When Graham Linehan, the eccentric Irish genius behind the anarchic comedy show Father Ted, was looking for a young actor for his new comedy The IT Crowd he thought of O’Dowd himself.
“He had seen me in a little cameo in Vera Drake, the Mike Leigh film, and although I had a tiny part he remembered it,” says O’Dowd.
“I didn’t know Graham, I’d never met him before but of course I knew his work, and I liked the grumpy IT technician character he created.”
In the role, film directors discovered he was a natural in both comedy and drama, and that versatility got him noticed right away for larger projects.
O’Dowd’s transition from the small screen to the silver screen happened remarkably quickly. This year he’ll be seen in the highly anticipated The Boat That Rocked, which charts the rise of pirate radio station Radio Caroline, a rock station based on an offshore boat that beat the strict licensing laws of the sixties by remaining far from land.

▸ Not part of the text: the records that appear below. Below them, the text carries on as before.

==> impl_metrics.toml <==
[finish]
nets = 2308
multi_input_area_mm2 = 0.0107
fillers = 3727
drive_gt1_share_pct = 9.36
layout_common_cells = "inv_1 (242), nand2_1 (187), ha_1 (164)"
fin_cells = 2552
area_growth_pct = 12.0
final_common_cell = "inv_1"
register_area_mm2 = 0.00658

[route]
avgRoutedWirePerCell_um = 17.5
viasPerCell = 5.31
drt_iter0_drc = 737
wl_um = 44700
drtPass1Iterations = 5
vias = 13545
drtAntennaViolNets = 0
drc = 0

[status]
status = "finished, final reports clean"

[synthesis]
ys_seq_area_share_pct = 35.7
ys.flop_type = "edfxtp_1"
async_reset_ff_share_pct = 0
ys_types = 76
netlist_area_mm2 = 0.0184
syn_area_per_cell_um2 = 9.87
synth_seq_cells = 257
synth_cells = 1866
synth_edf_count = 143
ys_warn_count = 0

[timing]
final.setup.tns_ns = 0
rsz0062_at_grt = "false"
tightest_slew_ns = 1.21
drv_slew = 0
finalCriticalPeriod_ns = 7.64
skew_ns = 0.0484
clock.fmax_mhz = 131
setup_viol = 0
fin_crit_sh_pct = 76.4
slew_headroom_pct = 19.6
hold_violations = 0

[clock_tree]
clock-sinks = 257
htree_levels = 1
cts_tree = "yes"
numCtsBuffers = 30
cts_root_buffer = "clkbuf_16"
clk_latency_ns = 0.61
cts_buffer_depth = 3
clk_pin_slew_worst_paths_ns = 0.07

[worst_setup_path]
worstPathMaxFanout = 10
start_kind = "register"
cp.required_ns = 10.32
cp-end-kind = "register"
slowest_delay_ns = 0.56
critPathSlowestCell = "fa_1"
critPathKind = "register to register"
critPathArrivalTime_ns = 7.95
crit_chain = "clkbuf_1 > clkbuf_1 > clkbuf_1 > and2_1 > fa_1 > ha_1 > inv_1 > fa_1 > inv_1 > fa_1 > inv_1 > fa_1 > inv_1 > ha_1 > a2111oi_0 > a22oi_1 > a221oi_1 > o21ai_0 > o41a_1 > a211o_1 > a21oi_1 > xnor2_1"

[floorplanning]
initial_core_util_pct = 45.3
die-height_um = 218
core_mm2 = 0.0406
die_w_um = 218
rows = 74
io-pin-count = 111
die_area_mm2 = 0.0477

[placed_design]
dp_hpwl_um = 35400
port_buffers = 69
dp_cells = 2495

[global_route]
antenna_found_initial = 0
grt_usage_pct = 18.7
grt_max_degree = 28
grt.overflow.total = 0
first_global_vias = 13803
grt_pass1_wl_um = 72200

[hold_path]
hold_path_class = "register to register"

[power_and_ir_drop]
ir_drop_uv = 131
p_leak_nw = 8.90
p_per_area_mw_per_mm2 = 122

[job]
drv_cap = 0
File: src/rtl/tgad_pkg.sv
// shared types, constants and helpers of the run-length pixel decoder
package tgad_pkg;

   localparam int COORD_BITS = 16;
   localparam logic [15:0] COORD_MASK = 16'((32'd1 << COORD_BITS) - 32'd1);

   localparam logic [7:0] COUNT_MASK  = 8'h7F;
   localparam logic [7:0] REPEAT_FLAG = 8'h80;

   // dividend of the position update is column plus run length
   localparam int DIV_BITS     = 17;
   localparam int DIV_CNT_BITS = $clog2(DIV_BITS + 1);

   typedef enum logic [1:0] {
      PH_HEADER,
      PH_RAW,
      PH_REPEAT
   } phase_type;

   typedef enum logic [2:0] {
      ST_IDLE,
      ST_MUL_TOT,
      ST_MUL_IDX,
      ST_CHECK,
      ST_DIV,
      ST_EMIT
   } state_type;

   typedef enum logic [2:0] {
      CSR_IMAGE_WIDTH,
      CSR_IMAGE_HEIGHT,
      CSR_BYTES_PER_PIXEL,
      CSR_ALPHA_BITS,
      CSR_RLE_MODE,
      CSR_GRAY_EXPAND,
      CSR_FLIP_X,
      CSR_TOP_ORIGIN
   } csr_index_type;

   typedef struct packed {
      logic busy;
      logic done;
   } div_status_type;

   // source bytes that make up one pixel
   function automatic logic [2:0] pixel_bytes(input logic gray, input logic [2:0] bpp);
      logic [2:0] res;
      if (gray || bpp == 3'd0) begin
         res = 3'd1;
      end else if (bpp > 3'd4) begin
         res = 3'd4;
      end else begin
         res = bpp;
      end
      return res;
   endfunction

   // zero size acts as one
   function automatic logic [15:0] eff_dim(input logic [15:0] dim);
      return (dim == 16'd0) ? 16'd1 : dim;
   endfunction

endpackage

File: src/rtl/tga_rle_pixel_decoder.sv
// top level of the run-length pixel stream decoder
// a header byte passes accept, two multiplies and check; a byte that does not end a
//   pixel is only accepted; one that does adds the divider, unless it overflows, and emit
// throughput: one request at a time; the 17 step divider that wraps column into row
//   sets the cost of every pixel or repeat run
// reset: synchronous, active high; registers to defaults, decoder waits for a header
module tga_rle_pixel_decoder (
   input  logic        clock,
   input  logic        reset,
   // configuration
   input  logic        csr_write,
   input  logic [2:0]  csr_index,
   input  logic [15:0] csr_data,
   // request channel
   input  logic        req_valid,
   output logic        req_stall,
   input  logic [7:0]  req_data_byte,
   // response channel
   output logic        rsp_valid,
   input  logic        rsp_stall,
   output logic [31:0] rsp_pixel_value,
   output logic [15:0] rsp_dest_x,
   output logic [15:0] rsp_dest_y,
   output logic [7:0]  rsp_run_length,
   output logic        rsp_end_of_image,
   output logic        rsp_overflow_error
);

   // configuration registers
   logic [15:0] width_ff;
   logic [15:0] height_ff;
   logic [2:0]  bpp_ff;
   logic [3:0]  alpha_ff;
   logic        rle_ff;
   logic        gray_ff;
   logic        flip_x_ff;
   logic        top_origin_ff;

   // sequencer
   tgad_pkg::state_type state_ff, state_in;

   // decoder state
   tgad_pkg::phase_type phase_ff, phase_in;
   logic [7:0]  packet_left_ff, packet_left_in;
   logic        repeat_ff, repeat_in;
   logic [1:0]  byte_index_ff, byte_index_in;
   logic [31:0] acc_ff, acc_in;
   logic [15:0] column_ff, column_in;
   logic [15:0] row_ff, row_in;
   logic        halted_ff, halted_in;

   // per request working registers
   logic [7:0]  hdr_ff, hdr_in;
   logic        is_header_ff, is_header_in;
   logic [7:0]  n_ff, n_in;
   logic [31:0] value_ff, value_in;
   logic [31:0] mul_ff, mul_in;
   logic [31:0] total_ff, total_in;
   logic [15:0] x_ff, x_in;
   logic [15:0] y_ff, y_in;
   logic        ovf_ff, ovf_in;
   logic        eoi_ff, eoi_in;

   // response register
   logic        rsp_valid_ff, rsp_valid_in;
   logic [31:0] rsp_value_ff, rsp_value_in;
   logic [15:0] rsp_x_ff, rsp_x_in;
   logic [15:0] rsp_y_ff, rsp_y_in;
   logic [7:0]  rsp_len_ff, rsp_len_in;
   logic        rsp_eoi_ff, rsp_eoi_in;
   logic        rsp_err_ff, rsp_err_in;

   // helpers
   logic [15:0] w_eff;
   logic [15:0] h_eff;
   logic [2:0]  pbytes;
   logic [31:0] acc_new;
   logic [31:0] fmt_value;
   logic [32:0] end_sum;
   logic        rsp_free;

   // divider link
   logic                                div_start;
   logic [tgad_pkg::DIV_BITS-1:0]       div_dividend;
   tgad_pkg::div_status_type            div_stat;
   logic [tgad_pkg::DIV_BITS-1:0]       div_quot;
   logic [15:0]                         div_rem;

   assign w_eff    = tgad_pkg::eff_dim(width_ff);
   assign h_eff    = tgad_pkg::eff_dim(height_ff);
   assign pbytes   = tgad_pkg::pixel_bytes(gray_ff, bpp_ff);
   // little-endian assembly of the pixel word
   assign acc_new  = acc_ff | ({24'h000000, req_data_byte} << {byte_index_ff, 3'b000});
   // index of the run's last pixel plus one, against the pixel count
   assign end_sum  = {1'b0, mul_ff} + {17'h00000, column_ff} + {25'h0000000, n_ff};
   assign rsp_free = !rsp_valid_ff || !rsp_stall;
   assign div_dividend = {1'b0, column_ff} + {9'h000, n_ff};

   tgad_pixfmt u_pixfmt (
      .acc             (acc_new),
      .gray_expand     (gray_ff),
      .bytes_per_pixel (bpp_ff),
      .alpha_bits      (alpha_ff),
      .pixel_value     (fmt_value)
   );

   // wraps column plus run length into row and column
   tgad_div u_div (
      .clock     (clock),
      .reset     (reset),
      .start     (div_start),
      .dividend  (div_dividend),
      .divisor   (w_eff),
      .status    (div_stat),
      .quotient  (div_quot),
      .remainder (div_rem)
   );

   // configuration writes
   always_ff @(posedge clock) begin
      if (reset) begin
         width_ff      <= 16'd1;
         height_ff     <= 16'd1;
         bpp_ff        <= 3'd4;
         alpha_ff      <= 4'd0;
         rle_ff        <= 1'b0;
         gray_ff       <= 1'b0;
         flip_x_ff     <= 1'b0;
         top_origin_ff <= 1'b0;
      end else if (csr_write) begin
         unique case (tgad_pkg::csr_index_type'(csr_index))
            tgad_pkg::CSR_IMAGE_WIDTH:     width_ff      <= csr_data;
            tgad_pkg::CSR_IMAGE_HEIGHT:    height_ff     <= csr_data;
            tgad_pkg::CSR_BYTES_PER_PIXEL: bpp_ff        <= csr_data[2:0];
            tgad_pkg::CSR_ALPHA_BITS:      alpha_ff      <= csr_data[3:0];
            tgad_pkg::CSR_RLE_MODE:        rle_ff        <= csr_data[0];
            tgad_pkg::CSR_GRAY_EXPAND:     gray_ff       <= csr_data[0];
            tgad_pkg::CSR_FLIP_X:          flip_x_ff     <= csr_data[0];
            tgad_pkg::CSR_TOP_ORIGIN:      top_origin_ff <= csr_data[0];
            default: ;
         endcase
      end
   end

   // sequencer: next state and all register updates but the configuration
   always_comb begin
      state_in       = state_ff;
      phase_in       = phase_ff;
      packet_left_in = packet_left_ff;
      repeat_in      = repeat_ff;
      byte_index_in  = byte_index_ff;
      acc_in         = acc_ff;
      column_in      = column_ff;
      row_in         = row_ff;
      halted_in      = halted_ff;
      hdr_in         = hdr_ff;
      is_header_in   = is_header_ff;
      n_in           = n_ff;
      value_in       = value_ff;
      mul_in         = mul_ff;
      total_in       = total_ff;
      x_in           = x_ff;
      y_in           = y_ff;
      ovf_in         = ovf_ff;
      eoi_in         = eoi_ff;
      div_start      = 1'b0;
      // a waiting response leaves once taken
      rsp_valid_in   = rsp_valid_ff & rsp_stall;
      rsp_value_in   = rsp_value_ff;
      rsp_x_in       = rsp_x_ff;
      rsp_y_in       = rsp_y_ff;
      rsp_len_in     = rsp_len_ff;
      rsp_eoi_in     = rsp_eoi_ff;
      rsp_err_in     = rsp_err_ff;

      unique case (state_ff)
         tgad_pkg::ST_IDLE: begin
            // a halted decoder drops every request
            if (req_valid && !halted_ff) begin
               if (rle_ff && phase_ff == tgad_pkg::PH_HEADER) begin
                  hdr_in       = req_data_byte;
                  n_in         = (req_data_byte & tgad_pkg::COUNT_MASK) + 8'd1;
                  is_header_in = 1'b1;
                  state_in     = tgad_pkg::ST_MUL_TOT;
               end else if ({1'b0, byte_index_ff} + 3'd1 < pbytes) begin
                  acc_in        = acc_new;
                  byte_index_in = byte_index_ff + 2'd1;
               end else begin
                  value_in      = fmt_value;
                  acc_in        = '0;
                  byte_index_in = '0;
                  is_header_in  = 1'b0;
                  state_in      = tgad_pkg::ST_MUL_TOT;
                  if (!rle_ff) begin
                     n_in = 8'd1;
                  end else if (phase_ff == tgad_pkg::PH_REPEAT) begin
                     n_in           = (packet_left_ff != 8'd0) ? packet_left_ff : 8'd1;
                     packet_left_in = 8'd0;
                     phase_in       = tgad_pkg::PH_HEADER;
                  end else begin
                     n_in = 8'd1;
                     if (packet_left_ff <= 8'd1) begin
                        packet_left_in = 8'd0;
                        phase_in       = tgad_pkg::PH_HEADER;
                     end else begin
                        packet_left_in = packet_left_ff - 8'd1;
                     end
                  end
               end
            end
         end
         tgad_pkg::ST_MUL_TOT: begin
            mul_in   = {16'h0000, w_eff} * {16'h0000, h_eff};
            state_in = tgad_pkg::ST_MUL_IDX;
         end
         tgad_pkg::ST_MUL_IDX: begin
            total_in = mul_ff;
            mul_in   = {16'h0000, row_ff} * {16'h0000, w_eff};
            state_in = tgad_pkg::ST_CHECK;
         end
         tgad_pkg::ST_CHECK: begin
            ovf_in = end_sum > {1'b0, total_ff};
            eoi_in = end_sum == {1'b0, total_ff};
            x_in   = (flip_x_ff ? (w_eff - 16'd1 - column_ff) : column_ff)
                     & tgad_pkg::COORD_MASK;
            y_in   = (top_origin_ff ? row_ff : (h_eff - 16'd1 - row_ff))
                     & tgad_pkg::COORD_MASK;
            if (end_sum > {1'b0, total_ff}) begin
               state_in = tgad_pkg::ST_EMIT;
            end else if (is_header_ff) begin
               // packet opens, no response
               packet_left_in = n_ff;
               repeat_in      = (hdr_ff & tgad_pkg::REPEAT_FLAG) != 8'h00;
               phase_in       = ((hdr_ff & tgad_pkg::REPEAT_FLAG) != 8'h00) ?
                                tgad_pkg::PH_REPEAT : tgad_pkg::PH_RAW;
               byte_index_in  = '0;
               acc_in         = '0;
               state_in       = tgad_pkg::ST_IDLE;
            end else begin
               div_start = 1'b1;
               state_in  = tgad_pkg::ST_DIV;
            end
         end
         tgad_pkg::ST_DIV: begin
            if (div_stat.done) begin
               row_in    = row_ff + div_quot[15:0];
               column_in = div_rem;
               state_in  = tgad_pkg::ST_EMIT;
            end
         end
         tgad_pkg::ST_EMIT: begin
            if (rsp_free) begin
               rsp_valid_in = 1'b1;
               rsp_err_in   = ovf_ff;
               rsp_value_in = ovf_ff ? 32'h0 : value_ff;
               rsp_x_in     = ovf_ff ? 16'h0 : x_ff;
               rsp_y_in     = ovf_ff ? 16'h0 : y_ff;
               rsp_len_in   = ovf_ff ? 8'h0 : n_ff;
               rsp_eoi_in   = !ovf_ff && eoi_ff;
               halted_in    = ovf_ff || eoi_ff;
               state_in     = tgad_pkg::ST_IDLE;
            end
         end
         default: begin
            state_in = tgad_pkg::ST_IDLE;
         end
      endcase
   end

   // state register
   always_ff @(posedge clock) begin
      if (reset) begin
         state_ff <= tgad_pkg::ST_IDLE;
      end else begin
         state_ff <= state_in;
      end
   end

   // decoder state and response register
   always_ff @(posedge clock) begin
      if (reset) begin
         phase_ff       <= tgad_pkg::PH_HEADER;
         packet_left_ff <= 8'd0;
         repeat_ff      <= 1'b0;
         byte_index_ff  <= 2'd0;
         acc_ff         <= 32'h0;
         column_ff      <= 16'd0;
         row_ff         <= 16'd0;
         halted_ff      <= 1'b0;
         rsp_valid_ff   <= 1'b0;
      end else begin
         phase_ff       <= phase_in;
         packet_left_ff <= packet_left_in;
         repeat_ff      <= repeat_in;
         byte_index_ff  <= byte_index_in;
         acc_ff         <= acc_in;
         column_ff      <= column_in;
         row_ff         <= row_in;
         halted_ff      <= halted_in;
         rsp_valid_ff   <= rsp_valid_in;
      end
      hdr_ff       <= hdr_in;
      is_header_ff <= is_header_in;
      n_ff         <= n_in;
      value_ff     <= value_in;
      mul_ff       <= mul_in;
      total_ff     <= total_in;
      x_ff         <= x_in;
      y_ff         <= y_in;
      ovf_ff       <= ovf_in;
      eoi_ff       <= eoi_in;
      rsp_value_ff <= rsp_value_in;
      rsp_x_ff     <= rsp_x_in;
      rsp_y_ff     <= rsp_y_in;
      rsp_len_ff   <= rsp_len_in;
      rsp_eoi_ff   <= rsp_eoi_in;
      rsp_err_ff   <= rsp_err_in;
   end

   // one request at a time; a finished response may still wait downstream
   assign req_stall          = state_ff != tgad_pkg::ST_IDLE;
   assign rsp_valid          = rsp_valid_ff;
   assign rsp_pixel_value    = rsp_value_ff;
   assign rsp_dest_x         = rsp_x_ff;
   assign rsp_dest_y         = rsp_y_ff;
   assign rsp_run_length     = rsp_len_ff;
   assign rsp_end_of_image   = rsp_eoi_ff;
   assign rsp_overflow_error = rsp_err_ff;

   // an overflow record carries no run and never closes the image
   a_ovf_record: assert property (@(posedge clock) disable iff (reset)
      rsp_valid && rsp_overflow_error |-> rsp_run_length == 8'd0 && !rsp_end_of_image)
      else $error("overflow record with run or end flag");

   // a good record always covers at least one pixel
   a_run_nonzero: assert property (@(posedge clock) disable iff (reset)
      rsp_valid && !rsp_overflow_error |-> rsp_run_length != 8'd0)
      else $error("empty run in good record");

   // once halted the sequencer stays idle
   a_halt_idle: assert property (@(posedge clock) disable iff (reset)
      halted_ff |-> state_ff == tgad_pkg::ST_IDLE)
      else $error("sequencer active while halted");

   // waiting on the divider only while it works
   a_div_busy: assert property (@(posedge clock) disable iff (reset)
      state_ff == tgad_pkg::ST_DIV |-> div_stat.busy)
      else $error("divider idle during position update");

endmodule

Co-starring Phillip Seymour Hoffman and Kenneth Branagh, who are widely considered to be two of the finest actors in the world, just to find himself among the cast is a vote of confidence in the emerging Irish actor.
This year O’Dowd will also be seen in another sixties based comedy called Hippie Hippie Shake, co-starring Cillian Murphy. The film charts the countercultural publishing industry scene of the sixties, and it takes us on a wild ride through the tumultuous decade.
Naturally funny, and a much more subtle actor than many of his contemporaries, the range of roles O’Dowd is winning is positioning him as both a serious and comedic lead actor.
Says O’Dowd, “This week I’m spending all my time trying to kill Jack Black. My character works closely with Jason Segel to bump him off. It’s mad fun really.”
Things are going well for O’Dowd and he sounds on top of the world, but you can also hear how hard he’s working – three films in one year and in July he’ll star on the West End in Under The Blue Sky, a play by David Eldridge.
Even as our interview concludes the costume department are knocking loudly on his dressing room door to call him back to the set of Gulliver’s Travels to shoot pick up scenes. It doesn’t leave him with much time to catch his breath.
Says O’Dowd, “I get over to Ireland every six weeks or so to see the family and hang out at home. I’m the youngest in the family and all the older ones are having babies now, so it seems like I’m always coming home for all the main religious festivals and christenings.
“It’s like the one time I get to relax now. But I can’t complain, I’m being paid well and the work is fun. Working on this scale is something I have to say I enjoy.”
And if all else fails he knows he can still fall back on his Irish politics degree from UCD.